La tension est repartie à la hausse ce vendredi dans le département de l’Ariège, où les agriculteurs ont décidé de reprendre la rue. Leur colère, attisée par l’annonce d’un nouveau foyer de maladie animale, se traduit par des actions coup de poing qui perturbent significativement la circulation.
Un cas de dermatose nodulaire contagieuse, une maladie virale affectant le bétail, a été confirmé sur une exploitation de Léran, dans l’est du département. Cette détection entraîne l’abattage préventif de 113 bovins, une décision administrative qui a mis le feu aux poudres. Pour les éleveurs, déjà sous pression, cette mesure est vécue comme un coup de trop.
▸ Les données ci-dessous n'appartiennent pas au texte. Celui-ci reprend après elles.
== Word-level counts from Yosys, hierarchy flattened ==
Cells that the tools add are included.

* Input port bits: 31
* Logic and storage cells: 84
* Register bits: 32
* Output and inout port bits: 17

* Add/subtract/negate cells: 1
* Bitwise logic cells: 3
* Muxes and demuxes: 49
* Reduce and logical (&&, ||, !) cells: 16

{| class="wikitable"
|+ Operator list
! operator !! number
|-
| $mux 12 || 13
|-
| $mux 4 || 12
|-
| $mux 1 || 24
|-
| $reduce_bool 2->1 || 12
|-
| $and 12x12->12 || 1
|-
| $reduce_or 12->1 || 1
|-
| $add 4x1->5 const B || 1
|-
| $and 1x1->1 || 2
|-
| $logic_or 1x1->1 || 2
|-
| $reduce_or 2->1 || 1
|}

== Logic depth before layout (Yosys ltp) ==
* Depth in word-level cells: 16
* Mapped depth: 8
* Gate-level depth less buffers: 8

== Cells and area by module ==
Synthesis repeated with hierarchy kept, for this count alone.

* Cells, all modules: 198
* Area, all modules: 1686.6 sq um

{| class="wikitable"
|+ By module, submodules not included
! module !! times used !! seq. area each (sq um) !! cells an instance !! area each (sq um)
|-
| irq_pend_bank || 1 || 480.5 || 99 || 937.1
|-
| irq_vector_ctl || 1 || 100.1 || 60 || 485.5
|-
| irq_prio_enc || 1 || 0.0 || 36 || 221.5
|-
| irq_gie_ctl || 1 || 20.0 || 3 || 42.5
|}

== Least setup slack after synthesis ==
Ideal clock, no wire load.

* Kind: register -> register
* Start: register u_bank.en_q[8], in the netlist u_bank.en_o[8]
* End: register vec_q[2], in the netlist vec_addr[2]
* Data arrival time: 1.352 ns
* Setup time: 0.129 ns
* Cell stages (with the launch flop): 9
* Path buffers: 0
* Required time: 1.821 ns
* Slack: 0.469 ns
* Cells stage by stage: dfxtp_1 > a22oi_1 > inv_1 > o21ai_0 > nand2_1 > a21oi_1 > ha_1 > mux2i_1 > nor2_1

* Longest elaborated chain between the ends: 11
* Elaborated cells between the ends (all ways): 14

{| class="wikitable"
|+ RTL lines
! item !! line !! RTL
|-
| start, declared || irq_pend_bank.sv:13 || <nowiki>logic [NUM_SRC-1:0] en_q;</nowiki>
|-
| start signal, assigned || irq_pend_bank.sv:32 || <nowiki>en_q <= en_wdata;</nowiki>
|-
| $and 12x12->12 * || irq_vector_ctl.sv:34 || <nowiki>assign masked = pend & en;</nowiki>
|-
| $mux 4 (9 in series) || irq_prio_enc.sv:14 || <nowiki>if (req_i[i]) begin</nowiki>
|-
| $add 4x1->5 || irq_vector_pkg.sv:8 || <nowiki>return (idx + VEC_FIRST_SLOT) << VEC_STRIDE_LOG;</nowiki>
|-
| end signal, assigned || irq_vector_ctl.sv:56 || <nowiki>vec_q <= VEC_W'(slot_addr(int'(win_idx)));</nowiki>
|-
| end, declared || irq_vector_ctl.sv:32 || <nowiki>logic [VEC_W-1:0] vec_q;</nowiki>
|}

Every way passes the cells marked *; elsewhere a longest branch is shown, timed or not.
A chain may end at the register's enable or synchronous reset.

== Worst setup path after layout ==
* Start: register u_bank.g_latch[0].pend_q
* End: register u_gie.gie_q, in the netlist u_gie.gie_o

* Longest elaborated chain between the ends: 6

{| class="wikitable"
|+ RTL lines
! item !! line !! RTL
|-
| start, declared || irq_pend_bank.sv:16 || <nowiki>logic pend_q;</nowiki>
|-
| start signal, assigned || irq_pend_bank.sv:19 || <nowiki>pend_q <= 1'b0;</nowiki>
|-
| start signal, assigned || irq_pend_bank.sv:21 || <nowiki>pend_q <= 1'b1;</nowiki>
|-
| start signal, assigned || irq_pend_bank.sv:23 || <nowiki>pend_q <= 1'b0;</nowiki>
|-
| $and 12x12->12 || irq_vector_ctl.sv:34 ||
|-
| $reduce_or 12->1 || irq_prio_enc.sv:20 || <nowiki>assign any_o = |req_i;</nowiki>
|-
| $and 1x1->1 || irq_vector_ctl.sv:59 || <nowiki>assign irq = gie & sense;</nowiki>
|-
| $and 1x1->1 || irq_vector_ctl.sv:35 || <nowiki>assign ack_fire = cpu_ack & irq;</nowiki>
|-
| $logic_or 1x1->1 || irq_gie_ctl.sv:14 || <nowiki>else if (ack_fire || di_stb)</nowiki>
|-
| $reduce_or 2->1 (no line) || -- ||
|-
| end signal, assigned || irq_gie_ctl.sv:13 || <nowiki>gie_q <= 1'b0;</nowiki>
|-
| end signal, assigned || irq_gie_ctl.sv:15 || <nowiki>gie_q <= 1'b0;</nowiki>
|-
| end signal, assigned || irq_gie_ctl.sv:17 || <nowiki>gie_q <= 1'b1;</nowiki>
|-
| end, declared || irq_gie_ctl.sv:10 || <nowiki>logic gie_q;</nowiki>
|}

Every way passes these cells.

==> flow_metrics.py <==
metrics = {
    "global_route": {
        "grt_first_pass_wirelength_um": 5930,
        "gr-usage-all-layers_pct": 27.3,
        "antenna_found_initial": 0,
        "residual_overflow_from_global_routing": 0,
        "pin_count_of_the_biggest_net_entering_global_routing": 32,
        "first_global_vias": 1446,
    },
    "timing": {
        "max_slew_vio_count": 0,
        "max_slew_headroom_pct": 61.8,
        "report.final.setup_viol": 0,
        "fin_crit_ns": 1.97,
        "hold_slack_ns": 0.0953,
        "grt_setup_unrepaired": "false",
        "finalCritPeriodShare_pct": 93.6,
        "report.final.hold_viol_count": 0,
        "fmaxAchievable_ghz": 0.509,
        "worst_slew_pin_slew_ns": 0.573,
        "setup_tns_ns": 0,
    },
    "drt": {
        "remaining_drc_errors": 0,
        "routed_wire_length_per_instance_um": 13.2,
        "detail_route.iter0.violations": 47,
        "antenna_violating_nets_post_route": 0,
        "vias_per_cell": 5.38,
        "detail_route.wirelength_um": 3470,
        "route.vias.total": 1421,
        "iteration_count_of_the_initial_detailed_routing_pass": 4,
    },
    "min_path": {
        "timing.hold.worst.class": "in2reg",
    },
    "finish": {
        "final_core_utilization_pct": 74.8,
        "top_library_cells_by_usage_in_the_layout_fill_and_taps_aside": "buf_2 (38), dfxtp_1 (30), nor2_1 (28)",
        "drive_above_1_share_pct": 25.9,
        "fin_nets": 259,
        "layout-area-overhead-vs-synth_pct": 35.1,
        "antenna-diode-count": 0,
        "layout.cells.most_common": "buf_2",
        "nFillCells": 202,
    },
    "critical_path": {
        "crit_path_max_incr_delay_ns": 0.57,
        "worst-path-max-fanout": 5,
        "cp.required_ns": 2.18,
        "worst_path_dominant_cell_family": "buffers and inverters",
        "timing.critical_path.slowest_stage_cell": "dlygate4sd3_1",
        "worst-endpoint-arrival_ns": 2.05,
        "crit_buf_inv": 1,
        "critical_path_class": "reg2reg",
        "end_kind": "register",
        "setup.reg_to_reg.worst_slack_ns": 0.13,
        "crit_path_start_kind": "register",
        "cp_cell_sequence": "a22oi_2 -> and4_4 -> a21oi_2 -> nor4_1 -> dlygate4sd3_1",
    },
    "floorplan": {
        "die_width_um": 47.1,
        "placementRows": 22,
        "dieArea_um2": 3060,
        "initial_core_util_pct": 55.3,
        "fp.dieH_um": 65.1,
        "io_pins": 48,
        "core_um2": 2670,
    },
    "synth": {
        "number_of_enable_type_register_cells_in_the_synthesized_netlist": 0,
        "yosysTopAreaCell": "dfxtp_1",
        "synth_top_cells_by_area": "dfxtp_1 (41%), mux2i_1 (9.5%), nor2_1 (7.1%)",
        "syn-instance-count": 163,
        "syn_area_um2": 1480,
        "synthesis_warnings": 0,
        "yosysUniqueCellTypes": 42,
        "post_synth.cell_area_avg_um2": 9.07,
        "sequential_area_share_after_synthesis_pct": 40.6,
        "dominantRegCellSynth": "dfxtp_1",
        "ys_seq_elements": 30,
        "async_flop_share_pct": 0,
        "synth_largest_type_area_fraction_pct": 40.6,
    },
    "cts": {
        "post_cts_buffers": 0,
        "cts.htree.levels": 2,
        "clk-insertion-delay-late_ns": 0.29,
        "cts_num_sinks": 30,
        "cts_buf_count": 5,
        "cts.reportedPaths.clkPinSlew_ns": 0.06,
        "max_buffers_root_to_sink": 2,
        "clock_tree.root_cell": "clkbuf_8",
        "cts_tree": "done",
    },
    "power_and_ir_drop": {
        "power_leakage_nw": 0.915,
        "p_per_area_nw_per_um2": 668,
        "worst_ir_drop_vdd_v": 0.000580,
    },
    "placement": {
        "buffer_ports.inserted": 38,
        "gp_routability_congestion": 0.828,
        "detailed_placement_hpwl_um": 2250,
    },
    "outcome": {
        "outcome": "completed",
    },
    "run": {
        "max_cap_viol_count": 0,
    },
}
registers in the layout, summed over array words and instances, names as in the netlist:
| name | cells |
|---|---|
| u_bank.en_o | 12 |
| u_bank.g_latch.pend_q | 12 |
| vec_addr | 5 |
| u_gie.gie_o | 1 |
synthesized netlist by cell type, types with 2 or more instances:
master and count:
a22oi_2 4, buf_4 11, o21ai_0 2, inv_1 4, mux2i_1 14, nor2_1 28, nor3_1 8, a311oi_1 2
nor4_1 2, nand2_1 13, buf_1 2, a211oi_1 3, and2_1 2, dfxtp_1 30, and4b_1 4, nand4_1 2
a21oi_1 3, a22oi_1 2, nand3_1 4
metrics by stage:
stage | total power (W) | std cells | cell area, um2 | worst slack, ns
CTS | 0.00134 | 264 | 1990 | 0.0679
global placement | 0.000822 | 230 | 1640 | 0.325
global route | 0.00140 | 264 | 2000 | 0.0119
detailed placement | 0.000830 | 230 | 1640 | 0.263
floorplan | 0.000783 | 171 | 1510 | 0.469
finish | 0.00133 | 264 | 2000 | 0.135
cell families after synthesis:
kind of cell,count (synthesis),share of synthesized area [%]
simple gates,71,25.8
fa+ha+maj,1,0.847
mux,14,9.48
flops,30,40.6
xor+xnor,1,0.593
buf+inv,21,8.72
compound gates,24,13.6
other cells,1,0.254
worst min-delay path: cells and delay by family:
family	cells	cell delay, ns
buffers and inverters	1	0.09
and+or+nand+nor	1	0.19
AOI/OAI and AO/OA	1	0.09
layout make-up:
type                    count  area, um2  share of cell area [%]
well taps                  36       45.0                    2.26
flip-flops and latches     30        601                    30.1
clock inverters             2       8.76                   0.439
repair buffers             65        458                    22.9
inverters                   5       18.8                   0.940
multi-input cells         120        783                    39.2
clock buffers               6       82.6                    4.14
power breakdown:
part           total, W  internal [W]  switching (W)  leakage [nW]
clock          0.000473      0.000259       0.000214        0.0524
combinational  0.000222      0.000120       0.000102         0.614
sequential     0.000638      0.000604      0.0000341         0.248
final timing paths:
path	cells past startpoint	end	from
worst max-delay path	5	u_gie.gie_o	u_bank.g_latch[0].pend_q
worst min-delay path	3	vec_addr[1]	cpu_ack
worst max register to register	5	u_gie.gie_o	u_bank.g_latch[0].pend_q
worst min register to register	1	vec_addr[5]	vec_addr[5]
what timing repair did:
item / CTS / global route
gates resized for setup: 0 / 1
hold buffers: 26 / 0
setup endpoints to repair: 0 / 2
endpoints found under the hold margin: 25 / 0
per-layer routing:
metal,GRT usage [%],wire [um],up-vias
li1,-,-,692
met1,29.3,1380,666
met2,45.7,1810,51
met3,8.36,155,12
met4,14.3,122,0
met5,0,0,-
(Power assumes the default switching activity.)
--- src/rtl/tick_pkg.sv ---
package tick_pkg;
  typedef enum logic [1:0] {
    KIND_TICK   = 2'd0,
    KIND_STICK  = 2'd1,
    KIND_HSTICK = 2'd2
  } inst_kind_e;

  localparam int unsigned TICK_W = 64;
endpackage

--- src/rtl/tick_counter.sv ---
module tick_counter #(
  parameter int unsigned CW = 63
) (
  input  logic          clk_i,
  input  logic          rst_ni,
  input  logic          tick_en_i,
  input  logic          load_i,
  input  logic [CW-1:0] load_val_i,
  output logic [CW-1:0] cnt_o,
  output logic [CW-1:0] cnt_nxt_o
);
  localparam logic [CW-1:0] ONE = {{(CW-1){1'b0}}, 1'b1};

  logic [CW-1:0] cnt_q;

  always_comb begin
    if (load_i)         cnt_nxt_o = load_val_i;
    else if (tick_en_i) cnt_nxt_o = cnt_q + ONE;
    else                cnt_nxt_o = cnt_q;
  end

  always_ff @(posedge clk_i or negedge rst_ni) begin
    if (!rst_ni) cnt_q <= '0;
    else         cnt_q <= cnt_nxt_o;
  end

  assign cnt_o = cnt_q;
endmodule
Les premiers effets de leur mobilisation se font sentir sur le réseau routier. Des rassemblements ont lieu à Mirepoix, tandis que des déchets agricoles, notamment des gravats, ont été déversés devant les portes de la préfecture à Foix et des sous-préfectures de Pamiers et Saint-Girons. Ces actions ont conduit à des restrictions de circulation.
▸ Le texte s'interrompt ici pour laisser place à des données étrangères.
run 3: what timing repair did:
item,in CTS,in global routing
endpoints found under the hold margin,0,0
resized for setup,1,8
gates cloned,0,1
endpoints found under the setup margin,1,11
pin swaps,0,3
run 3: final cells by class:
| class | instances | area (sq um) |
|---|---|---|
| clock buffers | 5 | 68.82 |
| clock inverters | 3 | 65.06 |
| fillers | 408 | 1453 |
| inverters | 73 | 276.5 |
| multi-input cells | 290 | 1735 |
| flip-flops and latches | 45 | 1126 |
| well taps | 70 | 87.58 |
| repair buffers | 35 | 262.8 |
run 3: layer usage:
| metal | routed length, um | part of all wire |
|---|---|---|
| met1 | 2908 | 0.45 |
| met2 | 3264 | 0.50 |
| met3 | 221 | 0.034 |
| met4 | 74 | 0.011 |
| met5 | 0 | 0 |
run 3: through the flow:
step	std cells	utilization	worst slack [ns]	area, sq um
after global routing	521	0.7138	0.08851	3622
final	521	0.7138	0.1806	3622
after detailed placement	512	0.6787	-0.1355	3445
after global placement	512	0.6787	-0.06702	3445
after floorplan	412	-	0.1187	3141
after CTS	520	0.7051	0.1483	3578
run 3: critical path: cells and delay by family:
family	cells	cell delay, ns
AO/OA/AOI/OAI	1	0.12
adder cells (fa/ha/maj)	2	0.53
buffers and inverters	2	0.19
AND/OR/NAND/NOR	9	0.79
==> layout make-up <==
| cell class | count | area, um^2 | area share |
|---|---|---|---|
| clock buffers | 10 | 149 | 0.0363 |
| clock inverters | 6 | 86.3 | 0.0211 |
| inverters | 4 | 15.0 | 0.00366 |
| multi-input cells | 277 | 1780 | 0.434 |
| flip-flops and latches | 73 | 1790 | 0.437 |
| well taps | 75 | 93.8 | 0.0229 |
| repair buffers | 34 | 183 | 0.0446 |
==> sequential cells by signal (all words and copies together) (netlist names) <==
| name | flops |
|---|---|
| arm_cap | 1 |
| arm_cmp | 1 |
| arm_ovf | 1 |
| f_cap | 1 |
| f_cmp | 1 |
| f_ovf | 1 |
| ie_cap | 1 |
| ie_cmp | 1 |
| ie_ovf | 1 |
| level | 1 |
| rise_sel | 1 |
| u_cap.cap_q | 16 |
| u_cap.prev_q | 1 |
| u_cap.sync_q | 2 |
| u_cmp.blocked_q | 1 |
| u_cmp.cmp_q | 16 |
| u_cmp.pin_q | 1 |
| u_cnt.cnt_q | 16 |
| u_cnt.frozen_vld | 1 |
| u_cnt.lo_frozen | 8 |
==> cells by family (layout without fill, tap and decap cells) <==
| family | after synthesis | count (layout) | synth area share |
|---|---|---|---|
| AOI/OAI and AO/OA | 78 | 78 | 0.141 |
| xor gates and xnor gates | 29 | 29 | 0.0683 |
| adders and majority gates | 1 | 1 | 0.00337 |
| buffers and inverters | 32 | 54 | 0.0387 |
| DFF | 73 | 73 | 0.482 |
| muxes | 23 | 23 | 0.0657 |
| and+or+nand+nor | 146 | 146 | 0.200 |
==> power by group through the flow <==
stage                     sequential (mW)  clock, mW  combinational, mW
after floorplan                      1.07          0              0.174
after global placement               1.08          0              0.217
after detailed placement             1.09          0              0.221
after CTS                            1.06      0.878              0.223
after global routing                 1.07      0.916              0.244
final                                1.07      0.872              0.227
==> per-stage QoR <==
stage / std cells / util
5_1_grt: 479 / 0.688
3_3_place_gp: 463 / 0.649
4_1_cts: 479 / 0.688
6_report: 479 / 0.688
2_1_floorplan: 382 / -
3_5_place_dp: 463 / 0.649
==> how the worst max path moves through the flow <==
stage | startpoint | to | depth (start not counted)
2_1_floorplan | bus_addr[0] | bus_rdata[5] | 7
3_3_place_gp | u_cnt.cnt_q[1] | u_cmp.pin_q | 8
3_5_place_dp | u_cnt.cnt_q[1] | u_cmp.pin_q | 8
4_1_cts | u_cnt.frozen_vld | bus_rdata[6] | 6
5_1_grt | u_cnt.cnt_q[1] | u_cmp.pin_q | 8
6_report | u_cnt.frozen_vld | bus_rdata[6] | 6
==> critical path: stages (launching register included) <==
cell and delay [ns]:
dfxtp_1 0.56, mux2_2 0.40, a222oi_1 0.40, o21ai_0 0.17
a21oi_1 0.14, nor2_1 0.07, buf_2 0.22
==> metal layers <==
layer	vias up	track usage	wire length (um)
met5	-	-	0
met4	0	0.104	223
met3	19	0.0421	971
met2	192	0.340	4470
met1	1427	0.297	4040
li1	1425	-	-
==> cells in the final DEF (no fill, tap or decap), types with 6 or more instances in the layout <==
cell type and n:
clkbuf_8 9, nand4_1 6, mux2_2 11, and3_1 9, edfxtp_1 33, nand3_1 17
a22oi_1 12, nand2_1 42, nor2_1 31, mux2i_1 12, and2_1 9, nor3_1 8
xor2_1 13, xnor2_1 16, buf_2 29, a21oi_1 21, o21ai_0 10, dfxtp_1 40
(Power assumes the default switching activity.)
--- src/rtl/intr_agg_pkg.sv ---
package intr_agg_pkg;
  localparam int NUM_SRC  = 3;
  // status / mute bit positions
  localparam int ST_ERR   = 0;
  localparam int ST_DONE  = 1;
  localparam int ST_RDREQ = 2;
  // mask bit positions within both mask registers
  localparam int MSK_LO   = 2;
  localparam int MSK_HI   = 6;
  // register map
  localparam int ADDR_STATUS = 0;
  localparam int ADDR_MUTE   = 1;
  localparam int ADDR_DMASK  = 2;
  localparam int ADDR_EMASK  = 3;

  typedef logic [NUM_SRC-1:0] src_vec_t;
  typedef struct packed {
    logic hi;
    logic lo;
  } mask_pair_t;
endpackage

--- src/rtl/intr_ctrl_regs.sv ---
module intr_ctrl_regs
  import intr_agg_pkg::*;
#(
  parameter int ADDR_W = 2,
  parameter int DATA_W = 8
) (
  input  logic              clk_i,
  input  logic              rst_ni,
  input  logic              we_i,
  input  logic [ADDR_W-1:0] addr_i,
  input  logic [DATA_W-1:0] wdata_i,
  output src_vec_t          mute_o,
  output mask_pair_t        dmask_o,
  output mask_pair_t        emask_o
);
  logic we_mute, we_dmask, we_emask;
  assign we_mute  = we_i && (addr_i == ADDR_W'(ADDR_MUTE));
  assign we_dmask = we_i && (addr_i == ADDR_W'(ADDR_DMASK));
  assign we_emask = we_i && (addr_i == ADDR_W'(ADDR_EMASK));

  always_ff @(posedge clk_i or negedge rst_ni) begin
    if (!rst_ni) begin
      mute_o  <= '0;
      dmask_o <= '1;
      emask_o <= '1;
    end else begin
      if (we_mute)  mute_o  <= wdata_i[NUM_SRC-1:0];
      if (we_dmask) dmask_o <= '{hi: wdata_i[MSK_HI], lo: wdata_i[MSK_LO]};
      if (we_emask) emask_o <= '{hi: wdata_i[MSK_HI], lo: wdata_i[MSK_LO]};
    end
  end

  logic unused_bits;
  assign unused_bits = ^wdata_i;
endmodule

--- src/rtl/intr_event_gate.sv ---
module intr_event_gate
  import intr_agg_pkg::*;
(
  input  logic       rd_req_i,
  input  logic       cmd_done_i,
  input  logic       nack_i,
  input  logic       arb_lost_i,
  input  mask_pair_t dmask_i,
  input  mask_pair_t emask_i,
  output src_vec_t   set_o
);
  always_comb begin
    set_o           = '0;
    set_o[ST_RDREQ] = rd_req_i   & ~dmask_i.hi;
    set_o[ST_DONE]  = cmd_done_i & ~dmask_i.lo;
    set_o[ST_ERR]   = (nack_i & ~emask_i.hi) | (arb_lost_i & ~emask_i.lo);
  end
endmodule

--- src/rtl/intr_status_w1c.sv ---
module intr_status_w1c
  import intr_agg_pkg::*;
(
  input  logic     clk_i,
  input  logic     rst_ni,
  input  src_vec_t set_i,
  input  src_vec_t clr_i,
  output src_vec_t status_o
);
  for (genvar i = 0; i < NUM_SRC; i++) begin : g_bit
    always_ff @(posedge clk_i or negedge rst_ni) begin
      if (!rst_ni)       status_o[i] <= 1'b0;
      else if (set_i[i]) status_o[i] <= 1'b1;  // event beats clear
      else if (clr_i[i]) status_o[i] <= 1'b0;
    end
  end
endmodule

--- src/rtl/intr_agg.sv ---
module intr_agg
  import intr_agg_pkg::*;
#(
  parameter int ADDR_W = 2,
  parameter int DATA_W = 8
) (
  input  logic              clk_i,
  input  logic              rst_ni,
  input  logic              evt_rd_req_i,
  input  logic              evt_cmd_done_i,
  input  logic              evt_nack_i,
  input  logic              evt_arb_lost_i,
  input  logic              reg_we_i,
  input  logic [ADDR_W-1:0] reg_addr_i,
  input  logic [DATA_W-1:0] reg_wdata_i,
  output logic [DATA_W-1:0] reg_rdata_o,
  output logic              irq_o
);
  src_vec_t   status_q, mute_q, set_vec, clr_vec;
  mask_pair_t dmask_q, emask_q;

  intr_ctrl_regs #(.ADDR_W(ADDR_W), .DATA_W(DATA_W)) u_regs (
    .clk_i   (clk_i),
    .rst_ni  (rst_ni),
    .we_i    (reg_we_i),
    .addr_i  (reg_addr_i),
    .wdata_i (reg_wdata_i),
    .mute_o  (mute_q),
    .dmask_o (dmask_q),
    .emask_o (emask_q)
  );

  intr_event_gate u_gate (
    .rd_req_i   (evt_rd_req_i),
    .cmd_done_i (evt_cmd_done_i),
    .nack_i     (evt_nack_i),
    .arb_lost_i (evt_arb_lost_i),
    .dmask_i    (dmask_q),
    .emask_i    (emask_q),
    .set_o      (set_vec)
  );

  assign clr_vec = (reg_we_i && reg_addr_i == ADDR_W'(ADDR_STATUS))
                   ? reg_wdata_i[NUM_SRC-1:0] : '0;

  intr_status_w1c u_stat (
    .clk_i    (clk_i),
    .rst_ni   (rst_ni),
    .set_i    (set_vec),
    .clr_i    (clr_vec),
    .status_o (status_q)
  );

  always_comb begin
    reg_rdata_o = '0;
    unique case (reg_addr_i)
      ADDR_W'(ADDR_STATUS): reg_rdata_o[NUM_SRC-1:0] = status_q;
      ADDR_W'(ADDR_MUTE):   reg_rdata_o[NUM_SRC-1:0] = mute_q;
      ADDR_W'(ADDR_DMASK): begin
        reg_rdata_o[MSK_HI] = dmask_q.hi;
        reg_rdata_o[MSK_LO] = dmask_q.lo;
      end
      ADDR_W'(ADDR_EMASK): begin
        reg_rdata_o[MSK_HI] = emask_q.hi;
        reg_rdata_o[MSK_LO] = emask_q.lo;
      end
      default: reg_rdata_o = '0;
    endcase
  end

  assign irq_o = |(status_q & ~mute_q);
endmodule

--- config.mk ---
export PLATFORM = sky130hd
export DESIGN_NAME = intr_agg
export DESIGN_NICKNAME = d
export VERILOG_FILES = /design/src/rtl/intr_agg_pkg.sv /design/src/rtl/intr_ctrl_regs.sv /design/src/rtl/intr_event_gate.sv /design/src/rtl/intr_status_w1c.sv /design/src/rtl/intr_agg.sv
export SDC_FILE = /design/constraint.sdc
export NUM_CORES = 1
export LEC_CHECK = 0
export BUFFER_PORTS_ARGS = -buffer_cell sky130_fd_sc_hd__buf_2
export CAP_MARGIN = 20
export CELL_PAD_IN_SITES_DETAIL_PLACEMENT = 1
export CELL_PAD_IN_SITES_GLOBAL_PLACEMENT = 1
export CORE_MARGIN = 2
export CORE_UTILIZATION = 25
export DETAILED_ROUTE_END_ITERATION = 10
export PLACE_DENSITY_LB_ADDON = 0.1
export SYNTH_ARGS = -nofsm -noshare
export SYNTH_HDL_FRONTEND = slang
export SYNTH_SLANG_ARGS = --single-unit
--- constraint.sdc ---
create_clock -name clk_i -period 1.47 [get_ports clk_i]
set_input_delay 0.147 -clock clk_i [delete_from_list [all_inputs] [get_ports clk_i]]
set_output_delay 0.147 -clock clk_i [all_outputs]
set_load 0.02 [all_outputs]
La situation est particulièrement tendue à Foix, où la RN20 reste bloquée au niveau du tunnel, selon les informations communiquées par les services de l’État. La préfecture a mis en place plusieurs itinéraires de déviation autour des villes de Mirepoix, Pamiers et Foix pour tenter de fluidifier le trafic et assurer la sécurité.
Les autorités appellent à la plus grande prudence. Il est fortement conseillé aux automobilistes de reporter leurs déplacements non essentiels dans le secteur, d’anticiper leurs trajets et de réduire leur vitesse à l’approche des zones concernées par les manifestations. Des équipes sont déjà sur le terrain pour procéder au nettoyage des voies publiques obstruées.
Ce nouveau mouvement de protestation souligne la profonde exaspération d’une profession qui se sent mise en difficulté par des crises sanitaires à répétition et réclame un soutien plus concret des pouvoirs publics.